Tournament statistics
- Matches played: 66
- Goals scored: 330 (5 per match)

= 1938–39 Welsh Cup =

The 1938–39 FAW Welsh Cup is the 58th season of the annual knockout tournament for competitive football teams in Wales.

==Key==
League name pointed after clubs name.
- B&DL - Birmingham & District League
- CCL - Cheshire County League
- FL D2 - Football League Second Division
- FL D3N - Football League Third Division North
- FL D3S - Football League Third Division South
- LC - Lancashire Combination
- MWL - Mid-Wales Football League
- ML - Midland League
- SFL - Southern Football League
- WLN - Welsh League North
- WLS D1 - Welsh League South Division One
- WCL - West Cheshire League
- W&DL - Wrexham & District Amateur League

==First round==

| Tie no | Home | Score | Away |
|---|---|---|---|
| 1 | Llandudno (WLN) | 4–1 | Penrhyn Quarry (WLN) |
| 2 | Holyhead Town (WLN) | 1–4 | Caernarfon Town (WLN) |
| 3 | Cross Street Gwersyllt (W&DL) | 6–0 | Llangollen Town (W&DL) |
| 4 | Buckley Town | 3–1 | Flint Town (WCL) |
| 5 | Castle Firebrick Works (W&DL) | 0–5 | Druids (W&DL) |
| 6 | Gwersyllt (W&DL) | 2–7 | Flint Athletic |
| 7 | Llanerch Celts (W&DL) | 2–1 | Caergwrle (W&DL) |
| 8 | Mold Alexandra | 2–5 | Shotton Athletic |
| 9 | Llandrindod Wells | 1–1 | Llanidloes Town (MWL) |
| replay | Llanidloes Town (MWL) | 6–2 | Llandrindod Wells |
| 10 | Porthmadog (WLN) | 6–3 | Pwllheli (WLN) |
| 11 | Machynlleth (MWL) | 4–2 | Barmouth |
| 12 | Towyn (MWL) | 0–4 | Aberdovey (MWL) |
| 13 | Welshpool | 9–1 | Newtown (MWL) |
| 14 | Aberystwyth Town (MWL) | 4–1 | Trefechan |
| 15 | Blaenau Ffestiniog (WLN) | 10–0 | Dolgelley Albion |
| 16 | Caerphilly United | 2–1 | Pontypridd |

==Second round==
14 winners from the First round plus Llay United and Rhayader. Caerphilly United and Llanerch Celts get a bye to the Third round.

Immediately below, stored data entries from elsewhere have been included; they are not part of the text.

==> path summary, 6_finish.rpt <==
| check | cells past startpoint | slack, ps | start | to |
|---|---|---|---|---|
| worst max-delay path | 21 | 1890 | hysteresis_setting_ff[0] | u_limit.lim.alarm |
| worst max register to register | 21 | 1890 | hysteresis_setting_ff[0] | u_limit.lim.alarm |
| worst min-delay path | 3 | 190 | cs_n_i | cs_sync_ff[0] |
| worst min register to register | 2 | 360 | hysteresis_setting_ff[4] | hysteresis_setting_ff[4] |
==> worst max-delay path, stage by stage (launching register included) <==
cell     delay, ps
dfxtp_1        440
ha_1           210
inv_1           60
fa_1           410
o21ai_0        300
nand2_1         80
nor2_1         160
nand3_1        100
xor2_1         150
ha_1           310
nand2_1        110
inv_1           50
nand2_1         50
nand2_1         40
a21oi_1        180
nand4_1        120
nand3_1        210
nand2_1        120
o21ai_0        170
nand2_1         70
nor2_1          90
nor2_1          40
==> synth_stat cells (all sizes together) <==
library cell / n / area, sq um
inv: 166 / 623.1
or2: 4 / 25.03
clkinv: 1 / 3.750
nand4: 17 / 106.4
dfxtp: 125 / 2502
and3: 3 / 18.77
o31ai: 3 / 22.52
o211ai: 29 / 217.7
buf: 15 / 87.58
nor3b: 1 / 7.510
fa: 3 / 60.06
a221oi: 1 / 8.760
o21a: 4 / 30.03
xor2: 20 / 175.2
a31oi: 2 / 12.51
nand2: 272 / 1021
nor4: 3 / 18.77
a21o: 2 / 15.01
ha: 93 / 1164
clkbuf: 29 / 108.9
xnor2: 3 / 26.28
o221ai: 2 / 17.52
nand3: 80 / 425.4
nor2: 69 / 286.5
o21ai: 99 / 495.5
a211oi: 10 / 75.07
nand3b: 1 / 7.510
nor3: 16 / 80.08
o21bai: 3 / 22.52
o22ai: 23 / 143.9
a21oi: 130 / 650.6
## config.mk

```make
export PLATFORM = sky130hd
export DESIGN_NAME = rtcalm_top
export DESIGN_NICKNAME = d
export VERILOG_FILES = /design/src/core/rtcalm_pkg.sv /design/src/core/rtcalm_field.sv /design/src/core/rtcalm_top.sv
export VERILOG_INCLUDE_DIRS = /design/src /design/src/core
export SDC_FILE = /design/constraint.sdc
export NUM_CORES = 1
export LEC_CHECK = 0
export BUFFER_PORTS_ARGS = -buffer_cell sky130_fd_sc_hd__buf_4
export CORE_ASPECT_RATIO = 0.7
export CORE_MARGIN = 1
export CORE_UTILIZATION = 52
export CTS_CLUSTER_DIAMETER = 200
export DETAILED_ROUTE_END_ITERATION = 12
export HOLD_SLACK_MARGIN = 0.03
export PLACE_DENSITY = 0.92
export SETUP_SLACK_MARGIN = 0.5
export SYNTH_ARGS = -nofsm -noshare
export SYNTH_HDL_FRONTEND = slang
export SYNTH_SLANG_ARGS = --single-unit
export TNS_END_PERCENT = 1
```

## constraint.sdc

```tcl
create_clock -name CLK_SYS -period 6.4 [get_ports CLK_SYS]
set_input_delay 0.96 -clock CLK_SYS [delete_from_list [all_inputs] [get_ports CLK_SYS]]
set_output_delay 0.96 -clock CLK_SYS [all_outputs]
set_load 0.005 [all_outputs]
```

| Tie no | Home | Score | Away |
|---|---|---|---|
| 1 | Porthmadog (WLN) | 3–4 | Llandudno (WLN) |
| 2 | Flint Athletic | 1–1 | Shotton Athletic |
| replay | Shotton Athletic | 5–2 | Flint Athletic |
| 3 | Blaenau Ffestiniog (WLN) | 4–1 | Caernarfon Town (WLN) |
| 4 | Machynlleth (MWL) | 4–0 | Aberdovey (MWL) |
| 5 | Llanidloes Town (MWL) | 3–0 | Aberystwyth Town (MWL) |
| 6 | Druids (W&DL) | 0–3 | Cross Street Gwersyllt (W&DL) |
| 7 | Rhayader (MWL) | 1–2 | Welshpool |
| 8 | Llay United | 2–0 | Buckley Town |

==Third round==
8 winners from the Second round, Caerphilly United and Llanerch Celts plus 16 new clubs.

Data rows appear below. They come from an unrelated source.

## src/core/ufc_pkg.sv

```systemverilog
/*
 * Shared constants and carrier types for the UART flow control and
 * interrupt block. Assumes a 32-bit APB register bus, one word per register.
 */
package ufc_pkg;
    // Register indices; the byte address is four times the index.
    localparam logic [7:0] IDX_SUMMARY_MASK = 8'h01;
    localparam logic [7:0] IDX_SUMMARY_STATUS = 8'h02;
    localparam logic [7:0] IDX_LINE_MASK = 8'h03;
    localparam logic [7:0] IDX_LINE_STATUS = 8'h04;
    localparam logic [7:0] IDX_SPECIAL_MASK = 8'h05;
    localparam logic [7:0] IDX_SPECIAL_FLAGS = 8'h06;
    localparam logic [7:0] IDX_MISC_MASK = 8'h07;
    localparam logic [7:0] IDX_MISC_FLAGS = 8'h08;
    localparam logic [7:0] IDX_MODE_ONE = 8'h09;
    localparam logic [7:0] IDX_FLOW_THRESHOLD = 8'h0f;
    localparam logic [7:0] IDX_FIFO_THRESHOLD = 8'h10;
    localparam logic [7:0] IDX_TX_LEVEL = 8'h11;
    localparam logic [7:0] IDX_RX_LEVEL = 8'h12;
    localparam logic [7:0] IDX_FLOW_CONFIG = 8'h13;
    localparam logic [7:0] IDX_RESUME_FIRST = 8'h14;
    localparam logic [7:0] IDX_RESUME_SECOND = 8'h15;
    localparam logic [7:0] IDX_STOP_FIRST = 8'h16;
    localparam logic [7:0] IDX_STOP_SECOND = 8'h17;
    localparam logic [7:0] IDX_CHIP_IRQ = 8'h1f;
    localparam logic [7:0] IDX_RX_POP = 8'h00;
    // Field positions.
    localparam int BIT_AUTO_RX_HS = 0;
    localparam int BIT_AUTO_TX_GATE = 1;
    localparam int BIT_TX_DISABLE = 1;
    localparam int BIT_IRQ_SELECT = 7;
    localparam int BIT_CTS_IRQ = 7;
    localparam int BIT_TX_TRIG = 4;
    localparam int BIT_RX_TRIG = 3;
    localparam int BIT_MISC_PTR = 2;
    localparam int BIT_SPECIAL_PTR = 1;
    localparam int BIT_LINE_PTR = 0;
    localparam int BIT_SW_TX_LO = 4;
    localparam int BIT_SW_RX_LO = 6;
    // Reset values and timing.
    localparam logic [7:0] RESET_VALUE = 8'h00;
    localparam int INIT_TIME_NS = 1000;
    localparam int CLK_PERIOD_NS = 4;
    localparam int INIT_CYCLES =
        (INIT_TIME_NS + CLK_PERIOD_NS - 1) / CLK_PERIOD_NS;
    localparam logic [7:0] FIFO_MAX = 8'h80;

    typedef enum logic [1:0] {TX_IDLE, TX_FIRST, TX_SECOND} ufc_ctl_e;

    typedef struct packed {
        logic [7:0] word;
        logic valid;
    } ufc_byte_s;
endpackage : ufc_pkg

```

## src/core/ufc_flow_irq.sv

```systemverilog
/*
 * UART flow control and interrupt logic for one channel, APB slave.
 * Assumes FIFO storage, shifters and line detectors sit outside and report
 * levels, received words and one-cycle events on the same clock.
 */
// Notes on behaviour
// - Two independent enables, bits 1:0 of flow config, for handshake.
// - Request-to-send drops when receive fill reaches stop threshold bits 3:0.
// - Request-to-send stays dropped until fill falls to restart threshold.
// - Stop and restart threshold crossings raise no interrupt.
// - With gating on, transmit only while clear-to-send input is low.
// - A character already started finishes before gating halts transmit.
// - Clear-to-send interrupt works; masked bit 7 reads zero always.
// - Fill at or above trigger level sets status bit 3 or 4.
// - Flow characters may be single byte or two-byte pairs.
// - Flow character receipt sets status bit 1, detail in special flags.
// - Config bits 5:4 enable compare; stop halts, resume restarts transmit.
// - Consumed flow characters are dropped, not written into receive FIFO.
// - Config bits 7:6 send stop at halt level, resume at restart.
// - In pair mode, first character goes out before the second.
// - Mode bit 7 makes interrupt pin active low on enabled pending.
// - After reset interrupt pin held low until init done, then high.
// - Reset clears all settings; host reprograms afterwards.
// - Status bits 2:0 point to misc, special and line detail.
// - Reading summary status clears bits 7 and 4:1; special and misc clear on read.
// - Line status clears only with its source; chip source read clears nothing.
`timescale 1ns/10ps
module ufc_flow_irq
    import ufc_pkg::*;
(
    // Clock and reset.
    input wire logic core_clk,
    input wire logic reset,
    // APB slave.
    input wire logic psel,
    input wire logic penable,
    input wire logic pwrite,
    input wire logic [11:0] paddr,
    input wire logic [31:0] pwdata,
    output logic [31:0] prdata,
    output logic pready,
    output logic pslverr,
    // FIFO levels and receive path.
    input wire logic [7:0] rxLevel,
    input wire logic [7:0] txLevel,
    input wire logic rxWordValid,
    input wire logic [7:0] rxWord,
    output logic rxPushValid,
    output logic [7:0] rxPushWord,
    output logic rxPop,
    // Line detail and misc events.
    input wire logic [7:0] lineCond,
    input wire logic [5:0] miscEvent,
    input wire logic specialEvent,
    // Transmitter handshake.
    input wire logic txCharBusy,
    input wire logic txCharDone,
    output logic txAllow,
    output logic ctlCharValid,
    output logic [7:0] ctlChar,
    input wire logic ctlCharTaken,
    // Pins.
    input wire logic clearToSendN,
    output logic requestToSendN,
    output logic irqN
);
    typedef struct packed {
        logic [7:0] flowCfg;
        logic [7:0] flow_threshold_reg;
        logic [7:0] fifoLvl;
        logic [7:0] mode_reg_one;
        logic [7:0] sumMask;
        logic [7:0] lineMask;
        logic [7:0] spMask;
        logic [7:0] miscMask;
        logic [7:0] resume1;
        logic [7:0] resume2;
        logic [7:0] stop1;
        logic [7:0] stop2;
        logic [4:1] sumSt;
        logic ctsSt;
        logic [5:0] spFlags;
        logic [5:0] miscFlags;
        logic rtsHeld;
        logic swHalted;
        logic rxOvfSent;
        logic pairSeen;
        logic [7:0] pairFirst;
        logic ctsS1;
        logic ctsS2;
        logic ctsLast;
        logic gateOpen;
        ufc_ctl_e ctl;
        logic [7:0] ctlSecond;
        logic [9:0] initCnt;
        logic initDone;
        logic [31:0] rdata;
        logic rxPop;
        logic rdy;
        ufc_byte_s push;
    } ufc_state_s;

    ufc_state_s st_r;
    ufc_state_s st_nxt;

    function automatic logic addrIs(input logic [11:0] a, input logic [7:0] idx);
        addrIs = (a[11:2] == {2'h0, idx});
    endfunction : addrIs

    logic access;
    logic rdEn;
    logic wrEn;
    logic [7:0] sumView;
    logic [5:0] spRaw;
    logic pending;
    logic isStop1;
    logic isResume1;
    logic pairMode;
    logic [7:0] wb;
    logic mapped;

    assign access = psel && penable;
    assign rdEn = access && !pwrite && !st_r.rdy;
    assign wrEn = access && pwrite && st_r.rdy;
    assign wb = pwdata[7:0];
    assign pairMode = st_r.flowCfg[3];
    assign isStop1 = rxWord == st_r.stop1;
    assign isResume1 = rxWord == st_r.resume1;

    // Summary view: masked CTS reads zero, bits 2:0 point to detail.
    always_comb begin
        sumView = 8'h00;
        sumView[BIT_CTS_IRQ] = st_r.ctsSt && st_r.sumMask[BIT_CTS_IRQ];
        sumView[BIT_TX_TRIG] = st_r.sumSt[4];
        sumView[BIT_RX_TRIG] = st_r.sumSt[3];
        sumView[BIT_MISC_PTR] = st_r.sumSt[2];
        sumView[BIT_SPECIAL_PTR] = st_r.sumSt[1];
        sumView[BIT_LINE_PTR] = |(lineCond & st_r.lineMask);
    end

    assign pending = |(sumView & st_r.sumMask);
    assign mapped = addrIs(paddr, IDX_SUMMARY_MASK) || addrIs(paddr, IDX_SUMMARY_STATUS)
        || addrIs(paddr, IDX_LINE_MASK) || addrIs(paddr, IDX_LINE_STATUS)
        || addrIs(paddr, IDX_SPECIAL_MASK) || addrIs(paddr, IDX_SPECIAL_FLAGS)
        || addrIs(paddr, IDX_MISC_MASK) || addrIs(paddr, IDX_MISC_FLAGS)
        || addrIs(paddr, IDX_MODE_ONE) || addrIs(paddr, IDX_FLOW_THRESHOLD)
        || addrIs(paddr, IDX_FIFO_THRESHOLD) || addrIs(paddr, IDX_TX_LEVEL)
        || addrIs(paddr, IDX_RX_LEVEL) || addrIs(paddr, IDX_FLOW_CONFIG)
        || addrIs(paddr, IDX_RESUME_FIRST) || addrIs(paddr, IDX_RESUME_SECOND)
        || addrIs(paddr, IDX_STOP_FIRST) || addrIs(paddr, IDX_STOP_SECOND)
        || addrIs(paddr, IDX_CHIP_IRQ) || addrIs(paddr, IDX_RX_POP);

    always_comb begin
        st_nxt = st_r;
        spRaw = 6'h00;
        st_nxt.rxPop = 1'b0;
        st_nxt.push = '0;
        st_nxt.rdy = access && !st_r.rdy;
        st_nxt.ctsS1 = clearToSendN;
        st_nxt.ctsS2 = st_r.ctsS1;
        st_nxt.ctsLast = st_r.ctsS2;
        if (!st_r.initDone) begin
            st_nxt.initCnt = st_r.initCnt + 10'h001;
            if (st_r.initCnt == 10'(INIT_CYCLES - 1)) begin
                st_nxt.initDone = 1'b1;
            end
        end
        // Receive handshake hysteresis, no interrupt involved.
        if (rxLevel >= {4'h0, st_r.flow_threshold_reg[3:0]}) begin
            st_nxt.rtsHeld = 1'b1;
        end else if (rxLevel <= {4'h0, st_r.flow_threshold_reg[7:4]}) begin
            st_nxt.rtsHeld = 1'b0;
        end
        // Gate changes only between characters.
        if (!txCharBusy || txCharDone) begin
            st_nxt.gateOpen = !(st_r.flowCfg[BIT_AUTO_TX_GATE] && st_r.ctsS2)
                && !st_r.swHalted;
        end
        // Receive path: compare and filter flow characters.
        if (rxWordValid) begin
            if (|st_r.flowCfg[5:4]) begin
                if (pairMode && st_r.pairSeen) begin
                    st_nxt.pairSeen = 1'b0;
                    if (st_r.pairFirst == st_r.stop1 && rxWord == st_r.stop2) begin
                        st_nxt.swHalted = 1'b1;
                        spRaw[3] = 1'b1;
                    end else if (st_r.pairFirst == st_r.resume1
                                 && rxWord == st_r.resume2) begin
                        st_nxt.swHalted = 1'b0;
                        spRaw[1] = 1'b1;
                    end else begin
                        st_nxt.push = '{word: rxWord, valid: 1'b1};
                    end
                end else if (pairMode && (isStop1 || isResume1)) begin
                    st_nxt.pairSeen = 1'b1;
                    st_nxt.pairFirst = rxWord;
                end else if (!pairMode && isStop1) begin
                    st_nxt.swHalted = 1'b1;
                    spRaw[2] = 1'b1;
                end else if (!pairMode && isResume1) begin
                    st_nxt.swHalted = 1'b0;
                    spRaw[0] = 1'b1;
                end else begin
                    st_nxt.push = '{word: rxWord, valid: 1'b1};
                end
            end else begin
                st_nxt.push = '{word: rxWord, valid: 1'b1};
            end
        end
        // Receive overflow: send stop or resume, first before second.
        case (st_r.ctl)
            TX_IDLE: begin
                if (|st_r.flowCfg[7:6]) begin
                    if (!st_r.rxOvfSent && rxLevel >= {4'h0, st_r.flow_threshold_reg[3:0]}) begin
                        st_nxt.rxOvfSent = 1'b1;
                        st_nxt.ctl = TX_FIRST;
                        st_nxt.ctlSecond = st_r.stop2;
                    end else if (st_r.rxOvfSent
                                 && rxLevel <= {4'h0, st_r.flow_threshold_reg[7:4]}) begin
                        st_nxt.rxOvfSent = 1'b0;
                        st_nxt.ctl = TX_FIRST;
                        st_nxt.ctlSecond = st_r.resume2;
                    end
                end
            end
            TX_FIRST: begin
                if (ctlCharTaken) begin
                    st_nxt.ctl = pairMode ? TX_SECOND : TX_IDLE;
                end
            end
            TX_SECOND: begin
                if (ctlCharTaken) begin
                    st_nxt.ctl = TX_IDLE;
                end
            end
            default: st_nxt.ctl = TX_IDLE;
        endcase
        // Sticky events; a set wins over a read clear.
        if (rdEn && addrIs(paddr, IDX_SUMMARY_STATUS)) begin
            st_nxt.sumSt = 4'h0;
            st_nxt.ctsSt = 1'b0;
        end
        if (rdEn && addrIs(paddr, IDX_SPECIAL_FLAGS)) begin
            st_nxt.spFlags = 6'h00;
        end
        if (rdEn && addrIs(paddr, IDX_MISC_FLAGS)) begin
            st_nxt.miscFlags = 6'h00;
        end
        if (txLevel >= {4'h0, st_r.fifoLvl[3:0]} && |st_r.fifoLvl[3:0]) begin
            st_nxt.sumSt[4] = 1'b1;
        end
        if (rxLevel >= {4'h0, st_r.fifoLvl[7:4]} && |st_r.fifoLvl[7:4]) begin
            st_nxt.sumSt[3] = 1'b1;
        end
        if (st_r.ctsS2 != st_r.ctsLast && st_r.sumMask[BIT_CTS_IRQ]) begin
            st_nxt.ctsSt = 1'b1;
        end
        st_nxt.spFlags = st_nxt.spFlags | spRaw | {specialEvent, 5'h00};
        st_nxt.miscFlags = st_nxt.miscFlags | miscEvent;
        if (|((spRaw | {specialEvent, 5'h00}) & st_r.spMask[5:0])) begin
            st_nxt.sumSt[1] = 1'b1;
        end
        if (|(miscEvent & st_r.miscMask[5:0])) begin
            st_nxt.sumSt[2] = 1'b1;
        end
        // Register writes, effective at the APB access edge.
        if (wrEn) begin
            if (addrIs(paddr, IDX_SUMMARY_MASK)) st_nxt.sumMask = wb;
            else if (addrIs(paddr, IDX_LINE_MASK)) st_nxt.lineMask = wb;
            else if (addrIs(paddr, IDX_SPECIAL_MASK)) st_nxt.spMask = wb;
            else if (addrIs(paddr, IDX_MISC_MASK)) st_nxt.miscMask = wb;
            else if (addrIs(paddr, IDX_MODE_ONE)) st_nxt.mode_reg_one = wb;
            else if (addrIs(paddr, IDX_FLOW_THRESHOLD)) st_nxt.flow_threshold_reg = wb;
            else if (addrIs(paddr, IDX_FIFO_THRESHOLD)) st_nxt.fifoLvl = wb;
            else if (addrIs(paddr, IDX_FLOW_CONFIG)) st_nxt.flowCfg = wb;
            else if (addrIs(paddr, IDX_RESUME_FIRST)) st_nxt.resume1 = wb;
            else if (addrIs(paddr, IDX_RESUME_SECOND)) st_nxt.resume2 = wb;
            else if (addrIs(paddr, IDX_STOP_FIRST)) st_nxt.stop1 = wb;
            else if (addrIs(paddr, IDX_STOP_SECOND)) st_nxt.stop2 = wb;
        end
        // Read data is captured one cycle before pready and stands with it.
        st_nxt.rdata = 32'h0000_0000;
        if (rdEn) begin
            if (addrIs(paddr, IDX_SUMMARY_MASK)) st_nxt.rdata[7:0] = st_r.sumMask;
            else if (addrIs(paddr, IDX_SUMMARY_STATUS)) st_nxt.rdata[7:0] = sumView;
            else if (addrIs(paddr, IDX_LINE_MASK)) st_nxt.rdata[7:0] = st_r.lineMask;
            else if (addrIs(paddr, IDX_LINE_STATUS)) st_nxt.rdata[7:0] = lineCond;
            else if (addrIs(paddr, IDX_SPECIAL_MASK)) st_nxt.rdata[7:0] = st_r.spMask;
            else if (addrIs(paddr, IDX_SPECIAL_FLAGS))
                st_nxt.rdata[7:0] = {2'h0, st_r.spFlags};
            else if (addrIs(paddr, IDX_MISC_MASK)) st_nxt.rdata[7:0] = st_r.miscMask;
            else if (addrIs(paddr, IDX_MISC_FLAGS))
                st_nxt.rdata[7:0] = {2'h0, st_r.miscFlags};
            else if (addrIs(paddr, IDX_MODE_ONE)) st_nxt.rdata[7:0] = st_r.mode_reg_one;
            else if (addrIs(paddr, IDX_FLOW_THRESHOLD)) st_nxt.rdata[7:0] = st_r.flow_threshold_reg;
            else if (addrIs(paddr, IDX_FIFO_THRESHOLD)) st_nxt.rdata[7:0] = st_r.fifoLvl;
            else if (addrIs(paddr, IDX_TX_LEVEL)) st_nxt.rdata[7:0] = txLevel;
            else if (addrIs(paddr, IDX_RX_LEVEL)) st_nxt.rdata[7:0] = rxLevel;
            else if (addrIs(paddr, IDX_FLOW_CONFIG)) st_nxt.rdata[7:0] = st_r.flowCfg;
            else if (addrIs(paddr, IDX_RESUME_FIRST)) st_nxt.rdata[7:0] = st_r.resume1;
            else if (addrIs(paddr, IDX_RESUME_SECOND)) st_nxt.rdata[7:0] = st_r.resume2;
            else if (addrIs(paddr, IDX_STOP_FIRST)) st_nxt.rdata[7:0] = st_r.stop1;
            else if (addrIs(paddr, IDX_STOP_SECOND)) st_nxt.rdata[7:0] = st_r.stop2;
            else if (addrIs(paddr, IDX_CHIP_IRQ))
                st_nxt.rdata[7:0] = {7'h00, pending};
            else if (addrIs(paddr, IDX_RX_POP)) begin
                st_nxt.rxPop = 1'b1;
            end
        end
    end

    // Reset returns every setting to zero; host reprograms.
    always_ff @(posedge core_clk) begin
        if (reset) begin
            st_r <= '0;
        end else begin
            st_r <= st_nxt;
        end
    end

    // Transmitter is held off by mode bit 1 set by host.
    assign txAllow = st_r.gateOpen && !st_r.mode_reg_one[BIT_TX_DISABLE];
    assign requestToSendN = st_r.flowCfg[BIT_AUTO_RX_HS] ? st_r.rtsHeld : 1'b0;
    assign ctlCharValid = st_r.ctl != TX_IDLE;
    assign ctlChar = (st_r.ctl == TX_SECOND) ? st_r.ctlSecond
        : (st_r.ctlSecond == st_r.stop2 && st_r.rxOvfSent) ? st_r.stop1 : st_r.resume1;
    // Low until init, then high; active-low pending once selected.
    assign irqN = !st_r.initDone ? 1'b0
        : st_r.mode_reg_one[BIT_IRQ_SELECT] ? !pending : 1'b1;
    assign rxPushValid = st_r.push.valid;
    assign rxPushWord = st_r.push.word;
    assign rxPop = st_r.rxPop;
    assign prdata = st_r.rdata;
    assign pready = access && st_r.rdy;
    assign pslverr = pready && !mapped;

    stop_holds_a: assert property (@(posedge core_clk) disable iff (reset)
        st_r.flowCfg[0] && rxLevel >= {4'h0, st_r.flow_threshold_reg[3:0]}
        |=> requestToSendN) else $error("stop level did not drop handshake");
    init_low_a: assert property (@(posedge core_clk) disable iff (reset)
        !st_r.initDone |-> !irqN) else $error("irq high before init");
    cts_mask_a: assert property (@(posedge core_clk) disable iff (reset)
        !st_r.sumMask[7] |-> !sumView[7]) else $error("masked cts visible");
    gate_char_a: assert property (@(posedge core_clk) disable iff (reset)
        txCharBusy && !txCharDone |=> $stable(st_r.gateOpen))
        else $error("gate changed mid character");
    rd_clear_a: assert property (@(posedge core_clk) disable iff (reset)
        rdEn && addrIs(paddr, IDX_MISC_FLAGS) && miscEvent == 6'h00
        |=> st_r.miscFlags == 6'h00) else $error("misc not cleared");
    flow_drop_a: assert property (@(posedge core_clk)
        disable iff (reset)
        rxWordValid && |st_r.flowCfg[5:4] && !pairMode
        && (isStop1 || isResume1) |=> !rxPushValid)
        else $error("flow character pushed");
endmodule : ufc_flow_irq

```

| Tie no | Home | Score | Away |
|---|---|---|---|
| 1 | Shotton Athletic | 3–1 | Blaenau Ffestiniog (WLN) |
| 2 | Llay United | 0–4 | Llanidloes Town (MWL) |
| 3 | Llanerch Celts (W&DL) | 4–2 | Machynlleth (MWL) |
| 4 | Oswestry Town (B&DL) | 3–2 | Llandudno (WLN) |
| 5 | Cross Street Gwersyllt (W&DL) | 2–1 | Welshpool |
| 6 | Hereford United (B&DL) | w/o | Kidderminster Harriers (B&DL) |
| 7 | Caerphilly United | 2–4 | Troedyrhiw (WLS D1) |
| 8 | Aberdare Town (WLS D1) | 2–6 | Aberaman (WLS D1) |
| 9 | Haverfordwest Athletic (WLS D1) | 2–1 | Llanelly |
| 10 | Barry (WLS D1 & SFL) | 7–1 | Cardiff Corinthians (WLS D1) |
| 11 | Caerau Athletic (WLS D1) | 1–4 | Gwynfi Welfare (WLS D1) |
| 12 | Milford United (WLS D1) | 10–2 | Caerphilly Town |
| 13 | Ebbw Vale (WLS D1) | 2–2 | Lovell's Athletic (WLS D1) |
| replay | Lovell's Athletic (WLS D1) | 4–1 | Ebbw Vale (WLS D1) |

==Fourth round==
12 winners from the Third round. Lovell's Athletic get a bye to the Fifth round.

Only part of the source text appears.